Guidelines concerning pre-flight evaluation of patients with pulmonary disease have suggested various screening variables as normative, such as oxygen saturation at sea level and spirometric values [2–4]. In case of doubt, a hypoxia-altitude simulation test (HAST) has been recommended as decisive. HAST is performed by breathing a gas mixture containing 15.1% oxygen corresponding to an altitude of 2438 metres [5]. Administration of supplemental oxygen during flight is advised if PaO₂ drops below 6.6 kPa during the test [3, 4].

Several studies addressing pre-flight evaluation of lung patients have been published, mainly on patients with chronic obstructive pulmonary disease (COPD) [6–11]. However, these results may not be applicable to the CF-population. CF-patients are generally younger, have fewer additional (cardiovascular) risk factors, and the pathophysiology causing hypoxaemia may differ from that of COPD [12]. The literature regarding in-flight hypoxaemia in patients with CF is limited [13–18], and reliable screening methods for predicting development of severe in-flight hypoxaemia in CF patients have not been identified [3]. In COPD patients, it has been claimed that pre-flight measurement of arterial blood gases (PaO₂) is the single most helpful test for predicting in-flight PaO₂ in lung patients [19]. In previous reports on CF patients, however, arterial blood gas measurements have, to our knowledge, not been performed. In addition, recent studies have advocated that exercise testing is of value for predicting which patients will develop in-flight hypoxaemia [20, 21], but this aspect is also lacking in studies on CF-patients.

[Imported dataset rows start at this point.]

**config.mk**
```make
export PLATFORM = sky130hd
export DESIGN_NAME = compact_target_to_work_core
export DESIGN_NICKNAME = d
export VERILOG_FILES = /design/src/rtl/ctw_pkg.sv /design/src/rtl/ctw_decode.sv /design/src/rtl/ctw_div.sv /design/src/rtl/compact_target_to_work_core.sv
export SDC_FILE = /design/constraint.sdc
export NUM_CORES = 2
export LEC_CHECK = 0
export CAP_MARGIN = 20
export CORE_ASPECT_RATIO = 1.75
export CORE_MARGIN = 10
export CORE_UTILIZATION = 45
export CTS_BUF_LIST = sky130_fd_sc_hd__clkbuf_8 sky130_fd_sc_hd__clkbuf_16
export DETAILED_ROUTE_END_ITERATION = 8
export DONT_BUFFER_PORTS = 1
export SLEW_MARGIN = 20
export SYNTH_ARGS = -nofsm -noshare
export SYNTH_HDL_FRONTEND = slang
export SYNTH_SLANG_ARGS = --single-unit
export TNS_END_PERCENT = 5
```
**constraint.sdc**
```tcl
create_clock -name clk -period 28.3 [get_ports clk]
set_input_delay 0 -clock clk [delete_from_list [all_inputs] [get_ports clk]]
set_output_delay 0 -clock clk [all_outputs]
set_load 0.02 [all_outputs]
```
**src/rtl/ctw_pkg.sv**
```systemverilog
// Shared types and constants for the compact-target-to-work core.
// No dependencies; imported by every module of the core.
`default_nettype none
package ctw_pkg;

  localparam int unsigned WORK_W  = 256;
  localparam int unsigned WORD_W  = 64;
  localparam int unsigned MANT_W  = 23;
  localparam int unsigned CMP_W   = 32;
  localparam int unsigned STEP_W  = 8;
  localparam logic [7:0]  EXP_BIAS = 8'd3;
  localparam logic [7:0]  EXP_SPAN = 8'd32;
  localparam logic [STEP_W-1:0] LAST_STEP = STEP_W'(WORK_W - 1);

  typedef enum logic [2:0] {
    ST_IDLE,
    ST_DECODE,
    ST_INC,
    ST_START,
    ST_DIV,
    ST_FIN
  } ctw_state_t;

endpackage
`default_nettype wire

```
**src/rtl/ctw_decode.sv**
```systemverilog
// Compact word decoder: expands exponent and mantissa into a 256-bit target.
// Depends on ctw_pkg.
`default_nettype none
module ctw_decode
  import ctw_pkg::*;
(
  input  wire logic [CMP_W-1:0]  compact_bits,
  output logic      [WORK_W-1:0] target
);

  logic [7:0]        exponent;
  logic [WORK_W-1:0] mant_ext;
  logic [1:0]        rsh_bytes;
  logic [7:0]        lsh_bytes;

  assign exponent  = compact_bits[31:24];
  assign mant_ext  = {{(WORK_W-MANT_W){1'b0}}, compact_bits[MANT_W-1:0]};
  assign rsh_bytes = 2'(EXP_BIAS - exponent);
  assign lsh_bytes = exponent - EXP_BIAS;

  // Shift the mantissa by whole bytes; drop everything past bit 255
  always_comb begin
    if (exponent <= EXP_BIAS) begin
      target = mant_ext >> {rsh_bytes, 3'b000};
    end else if (lsh_bytes >= EXP_SPAN) begin
      target = '0;
    end else begin
      target = mant_ext << {lsh_bytes[4:0], 3'b000};
    end
  end

endmodule
`default_nettype wire

```
**src/rtl/ctw_div.sv**
```systemverilog
// Restoring divider of the all-ones 256-bit dividend by a 256-bit divisor.
// One quotient bit per cycle through a shared 258-bit subtractor. Depends on ctw_pkg.
`default_nettype none
module ctw_div
  import ctw_pkg::*;
(
  input  wire logic              clk,
  input  wire logic              rst,
  input  wire logic              start,
  input  wire logic [WORK_W-1:0] divisor,
  output logic                   done,
  output logic      [WORK_W-1:0] quotient
);

  logic              busy;
  logic [STEP_W-1:0] step;
  logic [WORK_W-1:0] rem;
  logic [WORK_W+1:0] diff;
  logic              take;

  // Shift in a one, trial-subtract with the carry-out bit of the remainder
  assign diff = {1'b0, rem[WORK_W-1], rem[WORK_W-2:0], 1'b1} - {2'b00, divisor};
  assign take = ~diff[WORK_W+1];

  // Sequence control
  always_ff @(posedge clk) begin
    if (rst) begin
      busy <= 1'b0;
      done <= 1'b0;
      step <= '0;
    end else begin
      done <= 1'b0;
      if (start) begin
        busy <= 1'b1;
        step <= LAST_STEP;
      end else if (busy) begin
        step <= step - 1'b1;
        if (step == '0) begin
          busy <= 1'b0;
          done <= 1'b1;
        end
      end
    end
  end

  // Remainder and quotient datapath
  always_ff @(posedge clk) begin
    if (start) begin
      rem      <= '0;
      quotient <= '0;
    end else if (busy) begin
      rem      <= take ? diff[WORK_W-1:0] : {rem[WORK_W-2:0], 1'b1};
      quotient <= {quotient[WORK_W-2:0], take};
    end
  end

endmodule
`default_nettype wire

```
**src/rtl/compact_target_to_work_core.sv**
```systemverilog
// Compact difficulty target to block work: top level with sequencer and output register.
// Depends on ctw_pkg, ctw_decode and ctw_div.
`default_nettype none
// A compact word is taken when cmp_valid is high and cmp_stall low; the core
// then holds cmp_stall high until the result is loaded into the output
// register. The work value is floor((2^256-1)/(target+1))+1, or zero for a
// zero target. From acceptance, an item passes through decode, increment
// and start, then the restoring divider, which yields one quotient bit per
// cycle on its 258-bit subtractor and then raises its done flag, and last
// the final increment and load, which waits while the output register
// still holds a stalled result. The next compact word can be taken in the
// cycle after the load. A zero target skips the divider. A new item may
// be taken while the previous result still waits in the output register.
module compact_target_to_work_core
  import ctw_pkg::*;
(
  input  wire logic              clk,
  input  wire logic              rst,
  input  wire logic              cmp_valid,
  output logic                   cmp_stall,
  input  wire logic [CMP_W-1:0]  compact_bits,
  output logic                   work_valid,
  input  wire logic              work_stall,
  output logic      [WORD_W-1:0] work_word0,
  output logic      [WORD_W-1:0] work_word1,
  output logic      [WORD_W-1:0] work_word2,
  output logic      [WORD_W-1:0] work_word3
);

  ctw_state_t        state, state_next;
  logic [CMP_W-1:0]  bits_reg;
  logic [WORK_W-1:0] dec_target;
  logic [WORK_W-1:0] target;
  logic [WORK_W-1:0] divisor;
  logic [WORK_W-1:0] quotient;
  logic [WORK_W-1:0] result;
  logic              skip;
  logic              div_start;
  logic              div_done;
  logic              accept;
  logic              load_out;

  ctw_decode u_decode (
    .compact_bits (bits_reg),
    .target       (dec_target)
  );

  ctw_div u_div (
    .clk      (clk),
    .rst      (rst),
    .start    (div_start),
    .divisor  (divisor),
    .done     (div_done),
    .quotient (quotient)
  );

  assign accept = cmp_valid & ~cmp_stall;
  assign result = skip ? '0 : quotient + WORK_W'(1);

  // State register
  always_ff @(posedge clk) begin
    if (rst) begin
      state <= ST_IDLE;
    end else begin
      state <= state_next;
    end
  end

  // Next state and sequencer outputs
  always_comb begin
    state_next = state;
    cmp_stall  = 1'b1;
    div_start  = 1'b0;
    load_out   = 1'b0;
    case (state)
      ST_IDLE: begin
        cmp_stall = 1'b0;
        if (cmp_valid) begin
          state_next = ST_DECODE;
        end
      end
      ST_DECODE: state_next = ST_INC;
      ST_INC:    state_next = ST_START;
      ST_START: begin
        if (skip || divisor == '0) begin
          state_next = ST_FIN;
        end else begin
          div_start  = 1'b1;
          state_next = ST_DIV;
        end
      end
      ST_DIV: begin
        if (div_done) begin
          state_next = ST_FIN;
        end
      end
      ST_FIN: begin
        if (!work_valid || !work_stall) begin
          load_out   = 1'b1;
          state_next = ST_IDLE;
        end
      end
      default: state_next = ST_IDLE;
    endcase
  end

  // Capture input, decoded target and divisor
  always_ff @(posedge clk) begin
    if (accept) begin
      bits_reg <= compact_bits;
    end
    if (state == ST_DECODE) begin
      target <= dec_target;
    end
    if (state == ST_INC) begin
      divisor <= target + WORK_W'(1);
      skip    <= (target == '0);
    end
    if (state == ST_START && divisor == '0) begin
      skip <= 1'b1;
    end
  end

  // Output valid: set on load, drop once the transaction completes
  always_ff @(posedge clk) begin
    if (rst) begin
      work_valid <= 1'b0;
    end else if (load_out) begin
      work_valid <= 1'b1;
    end else if (!work_stall) begin
      work_valid <= 1'b0;
    end
  end

  // Output payload
  always_ff @(posedge clk) begin
    if (load_out) begin
      work_word0 <= result[63:0];
      work_word1 <= result[127:64];
      work_word2 <= result[191:128];
      work_word3 <= result[255:192];
    end
  end

endmodule
`default_nettype wire
```
==> results.cfg <==
[timing]
tightest_slew_ns = 1.26
max_freq_ghz = 0.133
slew_headroom_pct = 15.4
hold_violations = 0
drv_slew = 0
clock_skew_ns = 0.0502
fin_crit_ns = 7.51
min_period_over_period_pct = 26.5
setup_viol = 0
rsz0062_at_grt = false
setup_tns_ns = 0
setup_slack_ns = 20.79
holdWs_ns = 0.0887

[placement]
dp_slack_ns = 21.13
port-buffer-count = 0
gp_congestion = 1.06
post-dp-hpwl_mm = 258

[routing]
remaining_drc_errors = 0
num_vias = 72700
vias_per_cell = 6.20
drt_iter0_drc = 6383
totalWireLength_mm = 331
wl_per_cell_um = 28.2
antenna_left = 0
dr.pass1.iters = 6

[power_and_ir_drop]
total_power_mw = 8.69
ir_drop_mv = 0.0709
p_per_area_nw_per_um2 = 98.2
leakagePower_nw = 31.3

[floorplanning]
core-area_um2 = 179000
start_util_pct = 45.4
placementRows = 205
dieArea_um2 = 198000
die_h_um = 581
die_w_um = 341
io_pins = 294

[clock_network]
numCtsBuffers = 140
htree_levels = 4
numClockSinks = 1326
clockBufferDepth = 4
root_buffer = clkbuf_16
cts_tree = done
clk_latency_ns = 0.82
clkTransAtPathRegs_ns = 0.06

[synthesis]
synth_area_um2 = 81000
ys_types = 92
synthArstFlopShare_pct = 0
syn-instance-count = 9389
yosysSeqAreaShare_pct = 42.7
ys_seq_elements = 1326
synth_edf_count = 799
synth_fp_nets = 9688
yosysWarnings = 0
avgSynthCellArea_um2 = 8.63
ys.flop_type = edfxtp_1

[final_layout]
nets = 9537
fillCellCount = 17300
mostFrequentLayoutCells = 1350 x nor2_1, 1027 x nand2_1, 799 x edfxtp_1
post-route-util_pct = 49.6
syn_to_final_growth_pct = 9.25
drive_gt1_share_pct = 4.66
final_common_cell = nor2_1

[critical_path]
arrival_ns = 8.14
cp-start-kind = flop
critPathRequiredTime_ns = 28.93
regToRegSetupSlack_ns = 20.79
worstSetupPathType = reg -> reg
end_kind = flop
critical_path.max_fanout = 78

[global_routing]
antenna_found_initial = 9
grt_pass1_wl_mm = 478
grt_pass1_vias = 71600
track_usage_pct = 32.2
grt_max_degree = 189
grt-ovfl-total = 0

[run]
drv_cap = 0

[run_status]
outcome = completed

[min_path]
worst_hold_path_type = in -> reg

Given the widespread use of air travelling in adult patients with CF [16], further knowledge is needed to identify pre-flight variables which might predict in-flight hypoxaemia. The aims of the present study were to investigate the relationship between hypoxaemia achieved during HAST (PaO_{2 HAST}) and sea level values of pulmonary function, arterial blood gases, pulse oximetry and cardiopulmonary exercise test (CPET) variables. In addition, the effect of slow walking during hypoxic exposure, simulating slow walking along the aircraft’s aisle, was studied.

From January 2006 to December 2008, all adult CF patients referred to the National Center for Cystic Fibrosis at Oslo University Hospital, Norway for comprehensive assessment, and who were in a stable phase of their disease, were invited to participate in this cross-sectional HAST study. Criteria for eligibility were >16 years of age and sputum test negative for Burkholderia cepacia and/or methicillin resistant Staphylococcus aureus.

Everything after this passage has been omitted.